## Task statement
Count the lines below containing "finished". Number only.

+---+

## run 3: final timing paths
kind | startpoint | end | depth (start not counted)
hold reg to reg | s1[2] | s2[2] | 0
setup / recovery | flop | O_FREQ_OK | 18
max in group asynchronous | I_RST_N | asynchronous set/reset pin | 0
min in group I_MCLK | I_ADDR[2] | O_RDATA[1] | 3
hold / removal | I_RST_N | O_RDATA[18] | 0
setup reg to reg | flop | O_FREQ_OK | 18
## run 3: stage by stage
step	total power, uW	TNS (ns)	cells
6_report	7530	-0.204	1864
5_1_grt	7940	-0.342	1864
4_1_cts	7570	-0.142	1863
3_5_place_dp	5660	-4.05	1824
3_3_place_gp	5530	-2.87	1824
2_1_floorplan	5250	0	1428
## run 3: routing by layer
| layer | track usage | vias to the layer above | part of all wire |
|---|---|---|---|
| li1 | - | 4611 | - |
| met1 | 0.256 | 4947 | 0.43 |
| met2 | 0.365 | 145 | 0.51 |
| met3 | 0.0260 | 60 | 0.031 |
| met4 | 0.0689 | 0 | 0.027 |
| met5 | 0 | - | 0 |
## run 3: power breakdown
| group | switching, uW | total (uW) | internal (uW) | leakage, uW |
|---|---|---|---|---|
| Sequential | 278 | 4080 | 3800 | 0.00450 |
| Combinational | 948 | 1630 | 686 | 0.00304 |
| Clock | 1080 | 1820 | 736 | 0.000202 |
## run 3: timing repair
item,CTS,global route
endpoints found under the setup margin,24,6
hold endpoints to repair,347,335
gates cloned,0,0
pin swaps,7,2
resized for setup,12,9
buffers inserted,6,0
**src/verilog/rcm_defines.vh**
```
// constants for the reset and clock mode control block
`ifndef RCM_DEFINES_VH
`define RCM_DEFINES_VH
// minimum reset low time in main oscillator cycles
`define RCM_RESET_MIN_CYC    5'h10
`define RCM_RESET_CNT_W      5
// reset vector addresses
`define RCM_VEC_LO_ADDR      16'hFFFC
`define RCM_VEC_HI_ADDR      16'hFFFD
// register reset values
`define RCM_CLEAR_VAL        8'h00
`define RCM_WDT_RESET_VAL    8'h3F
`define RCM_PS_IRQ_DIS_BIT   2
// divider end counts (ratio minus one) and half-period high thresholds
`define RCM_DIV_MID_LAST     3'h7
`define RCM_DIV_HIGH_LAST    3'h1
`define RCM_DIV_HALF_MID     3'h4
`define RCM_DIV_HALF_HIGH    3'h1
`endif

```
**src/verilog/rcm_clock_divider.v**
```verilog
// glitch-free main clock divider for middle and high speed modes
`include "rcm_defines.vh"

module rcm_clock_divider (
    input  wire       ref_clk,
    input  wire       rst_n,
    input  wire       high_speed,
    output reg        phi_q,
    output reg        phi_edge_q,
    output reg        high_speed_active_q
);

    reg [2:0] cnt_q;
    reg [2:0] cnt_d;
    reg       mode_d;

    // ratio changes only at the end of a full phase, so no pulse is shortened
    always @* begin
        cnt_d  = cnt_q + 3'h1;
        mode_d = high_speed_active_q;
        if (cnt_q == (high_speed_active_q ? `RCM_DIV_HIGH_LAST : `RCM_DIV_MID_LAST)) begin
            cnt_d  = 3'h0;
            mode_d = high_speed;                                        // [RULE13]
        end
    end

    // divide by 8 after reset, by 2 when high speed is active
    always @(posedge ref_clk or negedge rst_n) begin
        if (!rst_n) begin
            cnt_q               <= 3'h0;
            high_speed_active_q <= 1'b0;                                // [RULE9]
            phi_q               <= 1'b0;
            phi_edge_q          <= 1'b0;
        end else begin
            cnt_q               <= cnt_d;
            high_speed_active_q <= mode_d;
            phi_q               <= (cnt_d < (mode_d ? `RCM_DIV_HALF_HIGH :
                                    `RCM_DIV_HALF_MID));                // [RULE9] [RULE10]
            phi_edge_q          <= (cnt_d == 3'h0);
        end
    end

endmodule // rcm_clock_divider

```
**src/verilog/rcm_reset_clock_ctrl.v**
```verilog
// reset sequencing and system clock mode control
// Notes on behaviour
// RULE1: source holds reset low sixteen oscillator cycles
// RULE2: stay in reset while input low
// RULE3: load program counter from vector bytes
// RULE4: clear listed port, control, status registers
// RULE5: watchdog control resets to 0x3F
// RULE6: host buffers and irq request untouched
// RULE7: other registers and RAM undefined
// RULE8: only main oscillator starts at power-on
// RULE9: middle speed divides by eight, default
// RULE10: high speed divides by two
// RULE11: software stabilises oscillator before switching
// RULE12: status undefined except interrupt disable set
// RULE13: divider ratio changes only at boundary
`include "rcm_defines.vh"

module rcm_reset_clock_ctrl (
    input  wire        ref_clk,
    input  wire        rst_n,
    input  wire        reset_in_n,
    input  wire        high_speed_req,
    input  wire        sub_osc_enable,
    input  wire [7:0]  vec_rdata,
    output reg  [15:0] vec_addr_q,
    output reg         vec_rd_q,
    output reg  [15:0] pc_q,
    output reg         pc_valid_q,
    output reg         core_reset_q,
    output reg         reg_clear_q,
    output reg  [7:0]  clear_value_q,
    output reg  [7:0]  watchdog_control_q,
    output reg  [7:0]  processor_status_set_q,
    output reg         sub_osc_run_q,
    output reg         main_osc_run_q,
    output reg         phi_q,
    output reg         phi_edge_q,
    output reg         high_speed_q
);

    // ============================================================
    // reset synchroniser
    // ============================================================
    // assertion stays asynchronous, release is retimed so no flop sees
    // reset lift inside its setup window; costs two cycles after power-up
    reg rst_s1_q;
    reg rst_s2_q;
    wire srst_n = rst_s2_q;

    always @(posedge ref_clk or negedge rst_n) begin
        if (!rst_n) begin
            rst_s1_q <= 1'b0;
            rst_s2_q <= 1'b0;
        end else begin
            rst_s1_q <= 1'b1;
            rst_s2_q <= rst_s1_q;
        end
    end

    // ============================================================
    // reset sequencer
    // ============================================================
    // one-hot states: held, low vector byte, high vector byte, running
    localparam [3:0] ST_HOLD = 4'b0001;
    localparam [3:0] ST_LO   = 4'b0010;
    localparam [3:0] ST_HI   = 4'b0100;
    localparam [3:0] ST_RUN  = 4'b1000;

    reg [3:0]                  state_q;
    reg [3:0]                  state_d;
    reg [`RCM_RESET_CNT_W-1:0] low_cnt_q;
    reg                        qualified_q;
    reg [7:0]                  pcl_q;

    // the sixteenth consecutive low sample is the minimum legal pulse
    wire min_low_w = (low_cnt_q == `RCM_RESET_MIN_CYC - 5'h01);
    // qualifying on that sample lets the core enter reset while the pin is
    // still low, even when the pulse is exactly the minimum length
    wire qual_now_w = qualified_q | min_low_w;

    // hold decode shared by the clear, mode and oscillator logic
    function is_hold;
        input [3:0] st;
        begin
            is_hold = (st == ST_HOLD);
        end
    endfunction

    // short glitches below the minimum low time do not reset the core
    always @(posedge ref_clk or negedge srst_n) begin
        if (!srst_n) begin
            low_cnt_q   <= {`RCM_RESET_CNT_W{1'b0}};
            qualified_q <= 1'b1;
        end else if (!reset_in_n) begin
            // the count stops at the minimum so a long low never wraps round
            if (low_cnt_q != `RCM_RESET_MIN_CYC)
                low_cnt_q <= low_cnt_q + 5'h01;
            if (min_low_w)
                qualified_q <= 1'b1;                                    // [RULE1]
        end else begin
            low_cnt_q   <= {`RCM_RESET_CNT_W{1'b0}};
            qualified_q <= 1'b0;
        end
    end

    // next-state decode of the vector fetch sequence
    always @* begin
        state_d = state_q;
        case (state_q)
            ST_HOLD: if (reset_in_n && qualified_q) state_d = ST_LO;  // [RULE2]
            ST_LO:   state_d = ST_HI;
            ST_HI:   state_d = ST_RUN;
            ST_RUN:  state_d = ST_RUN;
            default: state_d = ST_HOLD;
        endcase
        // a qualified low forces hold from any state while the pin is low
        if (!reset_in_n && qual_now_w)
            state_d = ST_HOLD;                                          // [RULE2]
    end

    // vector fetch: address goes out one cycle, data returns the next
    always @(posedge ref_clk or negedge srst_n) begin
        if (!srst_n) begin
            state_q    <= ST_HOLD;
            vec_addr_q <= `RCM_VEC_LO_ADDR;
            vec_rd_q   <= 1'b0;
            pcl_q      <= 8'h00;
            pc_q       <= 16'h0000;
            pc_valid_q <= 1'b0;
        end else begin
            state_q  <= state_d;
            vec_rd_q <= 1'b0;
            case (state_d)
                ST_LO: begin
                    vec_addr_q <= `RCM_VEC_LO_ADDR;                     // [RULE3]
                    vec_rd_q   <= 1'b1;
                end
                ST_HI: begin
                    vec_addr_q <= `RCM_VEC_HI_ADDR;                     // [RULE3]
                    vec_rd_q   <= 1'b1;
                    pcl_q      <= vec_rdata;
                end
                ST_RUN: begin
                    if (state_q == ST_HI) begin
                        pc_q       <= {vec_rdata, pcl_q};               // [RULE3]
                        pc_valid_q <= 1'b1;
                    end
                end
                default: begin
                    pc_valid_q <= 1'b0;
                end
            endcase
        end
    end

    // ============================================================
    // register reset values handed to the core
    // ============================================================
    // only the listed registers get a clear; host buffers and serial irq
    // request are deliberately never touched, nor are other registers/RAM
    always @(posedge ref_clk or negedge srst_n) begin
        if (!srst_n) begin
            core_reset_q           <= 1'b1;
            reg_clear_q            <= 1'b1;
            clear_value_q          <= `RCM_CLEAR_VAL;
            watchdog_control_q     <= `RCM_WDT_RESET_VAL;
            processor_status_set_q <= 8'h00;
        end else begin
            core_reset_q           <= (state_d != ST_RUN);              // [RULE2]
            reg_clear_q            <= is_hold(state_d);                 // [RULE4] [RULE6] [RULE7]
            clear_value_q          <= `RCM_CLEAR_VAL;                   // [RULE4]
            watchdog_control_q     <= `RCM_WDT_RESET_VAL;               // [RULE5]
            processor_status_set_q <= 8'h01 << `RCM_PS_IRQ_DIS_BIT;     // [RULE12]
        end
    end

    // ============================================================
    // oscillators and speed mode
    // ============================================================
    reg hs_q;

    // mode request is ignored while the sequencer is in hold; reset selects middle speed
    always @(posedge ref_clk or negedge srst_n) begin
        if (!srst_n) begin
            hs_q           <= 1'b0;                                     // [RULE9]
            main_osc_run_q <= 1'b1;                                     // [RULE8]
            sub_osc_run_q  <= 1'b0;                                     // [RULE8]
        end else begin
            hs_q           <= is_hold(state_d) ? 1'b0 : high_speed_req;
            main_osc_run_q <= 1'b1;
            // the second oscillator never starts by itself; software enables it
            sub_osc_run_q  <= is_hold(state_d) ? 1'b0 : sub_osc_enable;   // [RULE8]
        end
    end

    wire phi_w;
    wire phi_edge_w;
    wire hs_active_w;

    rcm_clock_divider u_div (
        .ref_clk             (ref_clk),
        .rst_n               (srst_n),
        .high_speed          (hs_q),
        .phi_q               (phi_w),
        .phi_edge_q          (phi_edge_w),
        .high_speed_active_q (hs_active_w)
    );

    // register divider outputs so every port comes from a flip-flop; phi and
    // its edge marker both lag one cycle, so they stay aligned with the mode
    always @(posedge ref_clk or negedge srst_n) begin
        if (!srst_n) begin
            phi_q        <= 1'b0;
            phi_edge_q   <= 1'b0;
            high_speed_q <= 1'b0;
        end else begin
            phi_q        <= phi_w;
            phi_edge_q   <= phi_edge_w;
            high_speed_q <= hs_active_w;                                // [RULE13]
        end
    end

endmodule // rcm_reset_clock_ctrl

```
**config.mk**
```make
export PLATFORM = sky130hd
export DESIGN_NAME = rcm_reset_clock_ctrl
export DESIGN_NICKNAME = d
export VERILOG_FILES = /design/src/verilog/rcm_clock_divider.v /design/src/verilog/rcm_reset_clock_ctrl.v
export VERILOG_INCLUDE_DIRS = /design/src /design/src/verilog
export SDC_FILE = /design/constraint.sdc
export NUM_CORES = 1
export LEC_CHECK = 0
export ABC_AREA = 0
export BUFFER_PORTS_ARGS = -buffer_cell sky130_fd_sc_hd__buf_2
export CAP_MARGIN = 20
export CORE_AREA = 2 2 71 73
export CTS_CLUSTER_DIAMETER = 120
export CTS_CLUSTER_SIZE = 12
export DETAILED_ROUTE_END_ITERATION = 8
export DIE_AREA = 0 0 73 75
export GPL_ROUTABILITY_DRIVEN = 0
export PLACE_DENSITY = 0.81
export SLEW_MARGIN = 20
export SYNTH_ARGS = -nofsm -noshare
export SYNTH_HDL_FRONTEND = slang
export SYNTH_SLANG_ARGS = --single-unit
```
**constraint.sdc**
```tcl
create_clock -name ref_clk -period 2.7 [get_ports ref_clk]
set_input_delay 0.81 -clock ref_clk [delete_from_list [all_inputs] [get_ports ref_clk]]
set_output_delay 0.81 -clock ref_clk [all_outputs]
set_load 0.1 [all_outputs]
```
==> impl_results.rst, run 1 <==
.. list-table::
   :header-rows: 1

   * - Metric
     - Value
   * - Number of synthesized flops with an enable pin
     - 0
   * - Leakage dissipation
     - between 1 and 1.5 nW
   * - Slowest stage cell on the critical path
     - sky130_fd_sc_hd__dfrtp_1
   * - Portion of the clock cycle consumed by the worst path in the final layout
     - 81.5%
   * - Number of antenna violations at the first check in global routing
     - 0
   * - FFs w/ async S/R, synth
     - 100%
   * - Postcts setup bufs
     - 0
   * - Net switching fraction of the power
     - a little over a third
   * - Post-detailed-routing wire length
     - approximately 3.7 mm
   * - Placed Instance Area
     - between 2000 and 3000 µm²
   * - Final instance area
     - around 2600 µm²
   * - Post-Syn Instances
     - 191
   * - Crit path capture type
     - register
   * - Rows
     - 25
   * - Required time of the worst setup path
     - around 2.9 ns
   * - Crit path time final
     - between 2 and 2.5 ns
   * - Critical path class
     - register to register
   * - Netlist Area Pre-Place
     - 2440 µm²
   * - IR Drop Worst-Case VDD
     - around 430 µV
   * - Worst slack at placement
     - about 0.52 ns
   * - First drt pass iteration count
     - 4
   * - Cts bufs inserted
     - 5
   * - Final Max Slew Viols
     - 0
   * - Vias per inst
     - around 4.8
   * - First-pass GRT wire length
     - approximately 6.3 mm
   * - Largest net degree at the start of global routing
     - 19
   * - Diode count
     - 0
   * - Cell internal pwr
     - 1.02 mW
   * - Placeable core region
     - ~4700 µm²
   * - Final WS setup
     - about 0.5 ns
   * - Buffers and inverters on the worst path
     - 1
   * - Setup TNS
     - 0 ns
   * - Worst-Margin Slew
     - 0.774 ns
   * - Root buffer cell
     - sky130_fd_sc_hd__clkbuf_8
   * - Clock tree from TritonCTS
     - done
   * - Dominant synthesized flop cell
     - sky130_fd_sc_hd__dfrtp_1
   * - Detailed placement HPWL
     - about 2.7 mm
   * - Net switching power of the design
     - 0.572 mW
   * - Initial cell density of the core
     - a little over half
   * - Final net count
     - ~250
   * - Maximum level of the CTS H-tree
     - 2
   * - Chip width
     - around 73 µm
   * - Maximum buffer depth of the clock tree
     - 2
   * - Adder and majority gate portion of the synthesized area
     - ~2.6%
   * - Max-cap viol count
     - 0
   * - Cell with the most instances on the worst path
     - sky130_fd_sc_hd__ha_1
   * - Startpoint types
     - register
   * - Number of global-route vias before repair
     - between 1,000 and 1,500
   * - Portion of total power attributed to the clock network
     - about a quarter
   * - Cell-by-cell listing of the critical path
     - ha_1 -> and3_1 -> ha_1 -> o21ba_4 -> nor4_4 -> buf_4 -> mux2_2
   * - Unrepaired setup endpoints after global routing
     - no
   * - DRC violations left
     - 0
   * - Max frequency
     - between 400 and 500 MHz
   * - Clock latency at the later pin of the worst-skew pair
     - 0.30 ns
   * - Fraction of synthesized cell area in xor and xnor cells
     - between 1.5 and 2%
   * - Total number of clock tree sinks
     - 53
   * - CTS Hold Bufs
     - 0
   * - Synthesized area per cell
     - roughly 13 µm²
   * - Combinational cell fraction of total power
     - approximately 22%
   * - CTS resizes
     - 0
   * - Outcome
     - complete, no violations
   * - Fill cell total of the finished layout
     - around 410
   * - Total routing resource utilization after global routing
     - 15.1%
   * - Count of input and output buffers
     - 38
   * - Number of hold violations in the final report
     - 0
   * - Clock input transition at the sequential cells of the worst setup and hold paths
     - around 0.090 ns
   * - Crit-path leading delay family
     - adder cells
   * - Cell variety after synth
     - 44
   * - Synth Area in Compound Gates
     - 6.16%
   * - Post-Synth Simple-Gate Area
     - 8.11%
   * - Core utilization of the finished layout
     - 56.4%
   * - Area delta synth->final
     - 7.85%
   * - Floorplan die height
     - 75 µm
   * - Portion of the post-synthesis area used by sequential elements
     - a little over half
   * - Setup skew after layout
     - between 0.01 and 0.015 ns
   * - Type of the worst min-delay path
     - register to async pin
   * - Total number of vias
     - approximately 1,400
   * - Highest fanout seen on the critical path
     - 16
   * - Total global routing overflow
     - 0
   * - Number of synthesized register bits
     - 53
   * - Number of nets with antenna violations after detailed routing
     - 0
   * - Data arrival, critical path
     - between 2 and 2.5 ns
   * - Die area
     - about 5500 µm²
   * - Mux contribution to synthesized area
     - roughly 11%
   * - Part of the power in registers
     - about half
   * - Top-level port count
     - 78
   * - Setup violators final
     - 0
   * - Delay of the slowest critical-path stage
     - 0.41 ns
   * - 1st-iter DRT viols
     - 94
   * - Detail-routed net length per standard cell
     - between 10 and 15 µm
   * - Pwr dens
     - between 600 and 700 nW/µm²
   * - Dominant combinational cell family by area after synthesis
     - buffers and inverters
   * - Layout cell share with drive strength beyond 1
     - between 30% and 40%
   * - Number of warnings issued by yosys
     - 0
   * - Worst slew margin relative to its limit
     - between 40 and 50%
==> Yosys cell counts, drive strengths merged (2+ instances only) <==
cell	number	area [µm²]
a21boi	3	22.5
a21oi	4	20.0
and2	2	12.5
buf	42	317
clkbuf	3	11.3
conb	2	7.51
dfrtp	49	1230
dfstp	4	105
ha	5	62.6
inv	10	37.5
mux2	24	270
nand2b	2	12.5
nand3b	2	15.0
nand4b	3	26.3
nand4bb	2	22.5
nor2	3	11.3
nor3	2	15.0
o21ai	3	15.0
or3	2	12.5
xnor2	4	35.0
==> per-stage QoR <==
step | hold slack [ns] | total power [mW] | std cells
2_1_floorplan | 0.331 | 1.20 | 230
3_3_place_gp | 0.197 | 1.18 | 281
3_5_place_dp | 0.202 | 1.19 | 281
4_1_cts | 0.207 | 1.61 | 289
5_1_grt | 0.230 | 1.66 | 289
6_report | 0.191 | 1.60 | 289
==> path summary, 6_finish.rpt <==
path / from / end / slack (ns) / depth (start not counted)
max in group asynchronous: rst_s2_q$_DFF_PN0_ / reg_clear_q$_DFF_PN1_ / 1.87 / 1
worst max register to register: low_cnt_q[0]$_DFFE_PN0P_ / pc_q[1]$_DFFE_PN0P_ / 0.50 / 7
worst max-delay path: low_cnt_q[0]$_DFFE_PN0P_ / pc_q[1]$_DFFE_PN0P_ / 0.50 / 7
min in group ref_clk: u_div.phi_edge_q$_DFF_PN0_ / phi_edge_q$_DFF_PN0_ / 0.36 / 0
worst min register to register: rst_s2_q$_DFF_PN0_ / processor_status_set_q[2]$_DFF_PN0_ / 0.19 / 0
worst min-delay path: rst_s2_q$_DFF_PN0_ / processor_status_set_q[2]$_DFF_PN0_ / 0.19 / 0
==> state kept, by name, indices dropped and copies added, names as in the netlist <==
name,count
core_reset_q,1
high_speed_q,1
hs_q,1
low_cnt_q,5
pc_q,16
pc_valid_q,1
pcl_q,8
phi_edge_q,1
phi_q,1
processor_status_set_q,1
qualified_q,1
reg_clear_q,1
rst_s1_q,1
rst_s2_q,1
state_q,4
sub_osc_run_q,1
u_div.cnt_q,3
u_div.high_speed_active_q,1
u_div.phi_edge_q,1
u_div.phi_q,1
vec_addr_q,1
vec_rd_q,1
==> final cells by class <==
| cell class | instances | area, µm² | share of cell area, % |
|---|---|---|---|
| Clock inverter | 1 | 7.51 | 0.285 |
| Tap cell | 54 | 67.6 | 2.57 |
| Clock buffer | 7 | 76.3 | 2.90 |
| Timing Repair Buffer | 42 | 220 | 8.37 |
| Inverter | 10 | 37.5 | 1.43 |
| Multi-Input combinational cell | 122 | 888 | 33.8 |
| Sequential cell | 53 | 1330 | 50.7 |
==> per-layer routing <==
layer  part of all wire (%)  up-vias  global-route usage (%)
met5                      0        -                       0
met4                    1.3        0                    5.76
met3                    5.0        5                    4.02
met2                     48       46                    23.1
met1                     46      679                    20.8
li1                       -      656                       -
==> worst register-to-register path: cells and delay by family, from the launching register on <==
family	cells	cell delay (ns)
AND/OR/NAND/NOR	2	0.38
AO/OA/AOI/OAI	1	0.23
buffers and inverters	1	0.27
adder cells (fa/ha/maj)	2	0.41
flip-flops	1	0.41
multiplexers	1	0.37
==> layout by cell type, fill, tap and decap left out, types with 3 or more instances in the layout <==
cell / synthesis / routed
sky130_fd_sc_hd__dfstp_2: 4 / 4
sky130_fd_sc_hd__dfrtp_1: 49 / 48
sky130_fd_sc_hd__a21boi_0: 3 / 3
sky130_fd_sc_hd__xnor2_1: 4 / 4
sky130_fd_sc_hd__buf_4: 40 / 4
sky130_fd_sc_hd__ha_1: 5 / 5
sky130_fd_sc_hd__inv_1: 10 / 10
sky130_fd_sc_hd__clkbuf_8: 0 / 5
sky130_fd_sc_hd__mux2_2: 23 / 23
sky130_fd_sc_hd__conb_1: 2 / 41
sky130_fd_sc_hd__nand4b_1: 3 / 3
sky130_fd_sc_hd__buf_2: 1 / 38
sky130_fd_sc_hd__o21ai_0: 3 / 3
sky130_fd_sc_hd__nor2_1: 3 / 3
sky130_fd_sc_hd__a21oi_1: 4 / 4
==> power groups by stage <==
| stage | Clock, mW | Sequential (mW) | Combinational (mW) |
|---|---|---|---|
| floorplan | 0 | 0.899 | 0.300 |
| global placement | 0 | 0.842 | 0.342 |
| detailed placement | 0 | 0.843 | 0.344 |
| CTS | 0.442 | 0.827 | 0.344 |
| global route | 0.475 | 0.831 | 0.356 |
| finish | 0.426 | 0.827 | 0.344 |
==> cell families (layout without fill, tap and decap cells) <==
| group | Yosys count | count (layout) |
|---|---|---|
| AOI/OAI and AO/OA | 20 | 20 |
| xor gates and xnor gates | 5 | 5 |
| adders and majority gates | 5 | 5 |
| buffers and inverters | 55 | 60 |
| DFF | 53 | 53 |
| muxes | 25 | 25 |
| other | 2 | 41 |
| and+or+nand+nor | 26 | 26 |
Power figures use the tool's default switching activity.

+---+

## Your response
2